* _Exercise_
Work through the records below and copy every line that includes "unsigned".

Stored items
-------
**config.mk**
```make
export PLATFORM = sky130hd
export DESIGN_NAME = kmtc_iter
export DESIGN_NICKNAME = d
export VERILOG_FILES = /design/src/rtl/kmtc_pkg.sv /design/src/rtl/kmtc_iter.sv
export SDC_FILE = /design/constraint.sdc
export NUM_CORES = 1
export LEC_CHECK = 0
export BUFFER_PORTS_ARGS = -buffer_cell sky130_fd_sc_hd__buf_4
export CAP_MARGIN = 0
export CORE_MARGIN = 4
export CORE_UTILIZATION = 64
export DETAILED_ROUTE_END_ITERATION = 10
export PLACE_DENSITY = 0.88
export REMOVE_ABC_BUFFERS = 1
export SETUP_SLACK_MARGIN = 0.1
export SLEW_MARGIN = 30
export SYNTH_ARGS = -nofsm -noshare
export SYNTH_HDL_FRONTEND = slang
export SYNTH_SLANG_ARGS = --single-unit
```
**constraint.sdc**
```tcl
create_clock -name clk_i -period 6.4 [get_ports clk_i]
set_clock_uncertainty 0.15 [all_clocks]
set_input_delay 0 -clock clk_i [delete_from_list [all_inputs] [get_ports clk_i]]
set_output_delay 0 -clock clk_i [all_outputs]
set_load 0.005 [all_outputs]
```
$ cat src/design/fbpa_pkg.sv
`timescale 1ns / 1ps
// Package for the fixed block pool allocator: field widths, action, status and
// register codes, and the control word shared by the stack slots. No dependencies.
package fbpa_pkg;

    localparam int DEFAULT_MAX_BLOCKS = 256;

    localparam int ADDR_W     = 32;
    localparam int SIZE_W     = 16;
    localparam int COUNT_W    = 9;
    localparam int ACTION_W   = 2;
    localparam int STATUS_W   = 2;
    localparam int CFG_IDX_W  = 2;
    localparam int CFG_DATA_W = 32;

    localparam int IN_TDATA_W  = 40;
    localparam int OUT_TDATA_W = 40;

    // Request kinds.
    localparam logic [ACTION_W-1:0] ACT_ALLOC = 2'd0;
    localparam logic [ACTION_W-1:0] ACT_FREE  = 2'd1;
    localparam logic [ACTION_W-1:0] ACT_RESET = 2'd2;

    // Result status codes.
    localparam logic [STATUS_W-1:0] STAT_OK        = 2'd0;
    localparam logic [STATUS_W-1:0] STAT_EXHAUSTED = 2'd1;
    localparam logic [STATUS_W-1:0] STAT_UNDERFLOW = 2'd2;
    localparam logic [STATUS_W-1:0] STAT_OUTSIDE   = 2'd3;

    // Configuration register indexes.
    localparam logic [CFG_IDX_W-1:0] REG_POOL_BASE   = 2'd0;
    localparam logic [CFG_IDX_W-1:0] REG_BLOCK_BYTES = 2'd1;
    localparam logic [CFG_IDX_W-1:0] REG_BLOCKS_USED = 2'd2;

    // Moves applied to every slot of the free index stack in the same cycle.
    typedef struct packed {
        logic load_init;  // slot i takes the value i
        logic shift_up;   // push: slot i takes slot i-1, slot 0 takes the pushed index
        logic shift_dn;   // pop: slot i takes slot i+1
    } slot_ctrl_t;

endpackage
$ cat src/design/fbpa_pkg.sv
`timescale 1ns / 1ps
// Package for the fixed block pool allocator: field widths, action, status and
// register codes, and the control word shared by the stack slots. No dependencies.
package fbpa_pkg;

    localparam int DEFAULT_MAX_BLOCKS = 256;

    localparam int ADDR_W     = 32;
    localparam int SIZE_W     = 16;
    localparam int COUNT_W    = 9;
    localparam int ACTION_W   = 2;
    localparam int STATUS_W   = 2;
    localparam int CFG_IDX_W  = 2;
    localparam int CFG_DATA_W = 32;

    localparam int IN_TDATA_W  = 40;
    localparam int OUT_TDATA_W = 40;

    // Request kinds.
    localparam logic [ACTION_W-1:0] ACT_ALLOC = 2'd0;
    localparam logic [ACTION_W-1:0] ACT_FREE  = 2'd1;
    localparam logic [ACTION_W-1:0] ACT_RESET = 2'd2;

    // Result status codes.
    localparam logic [STATUS_W-1:0] STAT_OK        = 2'd0;
    localparam logic [STATUS_W-1:0] STAT_EXHAUSTED = 2'd1;
    localparam logic [STATUS_W-1:0] STAT_UNDERFLOW = 2'd2;
    localparam logic [STATUS_W-1:0] STAT_OUTSIDE   = 2'd3;

    // Configuration register indexes.
    localparam logic [CFG_IDX_W-1:0] REG_POOL_BASE   = 2'd0;
    localparam logic [CFG_IDX_W-1:0] REG_BLOCK_BYTES = 2'd1;
    localparam logic [CFG_IDX_W-1:0] REG_BLOCKS_USED = 2'd2;

    // Moves applied to every slot of the free index stack in the same cycle.
    typedef struct packed {
        logic load_init;  // slot i takes the value i
        logic shift_up;   // push: slot i takes slot i-1, slot 0 takes the pushed index
        logic shift_dn;   // pop: slot i takes slot i+1
    } slot_ctrl_t;

endpackage
===== src/rtl/core/sfcs_pkg.sv =====
// ============================================================================
// sfcs_pkg: shared types and constants for the SPI FRAM command sequencer
// Operation and status codes, FRAM opcodes and the header burst descriptor.
// ============================================================================
package sfcs_pkg;

  localparam int unsigned CAPACITY_BYTES_DEF = 131072;
  localparam int unsigned MAX_TRANSFER       = 256;
  localparam logic [15:0] TIMEOUT_RST        = 16'd10;

  localparam int unsigned ADDR_W  = 24;
  localparam int unsigned COUNT_W = 9;

  localparam logic [7:0] OPC_WREN  = 8'h06;
  localparam logic [7:0] OPC_WRITE = 8'h02;
  localparam logic [7:0] OPC_READ  = 8'h03;

  typedef enum logic [1:0] {
    OP_TICK  = 2'd0,
    OP_WRITE = 2'd1,
    OP_READ  = 2'd2,
    OP_DONE  = 2'd3
  } sfcs_op_t;

  typedef enum logic [2:0] {
    ST_OK            = 3'd0,
    ST_BAD_PARAM     = 3'd1,
    ST_BUSY          = 3'd2,
    ST_WREN_TIMEOUT  = 3'd3,
    ST_WRITE_TIMEOUT = 3'd4,
    ST_READ_TIMEOUT  = 3'd5
  } sfcs_status_t;

  typedef enum logic [3:0] {
    PH_IDLE       = 4'b0001,
    PH_WAIT_WREN  = 4'b0010,
    PH_WAIT_WRITE = 4'b0100,
    PH_WAIT_READ  = 4'b1000
  } sfcs_phase_t;

  // Emitter step: optional lead result, then four header bytes
  localparam logic [2:0] STEP_LEAD = 3'd0;
  localparam logic [2:0] STEP_CMD  = 3'd1;
  localparam logic [2:0] STEP_AHI  = 3'd2;
  localparam logic [2:0] STEP_AMID = 3'd3;
  localparam logic [2:0] STEP_ALO  = 3'd4;

  // Results caused by one request/event
  typedef struct packed {
    logic                lead_en;
    sfcs_status_t        lead_status;
    logic                lead_cs;
    logic                lead_valid;
    logic [7:0]          lead_byte;
    logic                lead_done;
    logic                hdr_en;
    logic [7:0]          hdr_cmd;
    logic [ADDR_W-1:0]   hdr_addr;
    logic [COUNT_W-1:0]  hdr_len;
  } sfcs_burst_t;

endpackage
-------
* _Your solution_
  localparam int unsigned CAPACITY_BYTES_DEF = 131072;
  localparam int unsigned MAX_TRANSFER       = 256;
  localparam int unsigned ADDR_W  = 24;
  localparam int unsigned COUNT_W = 9;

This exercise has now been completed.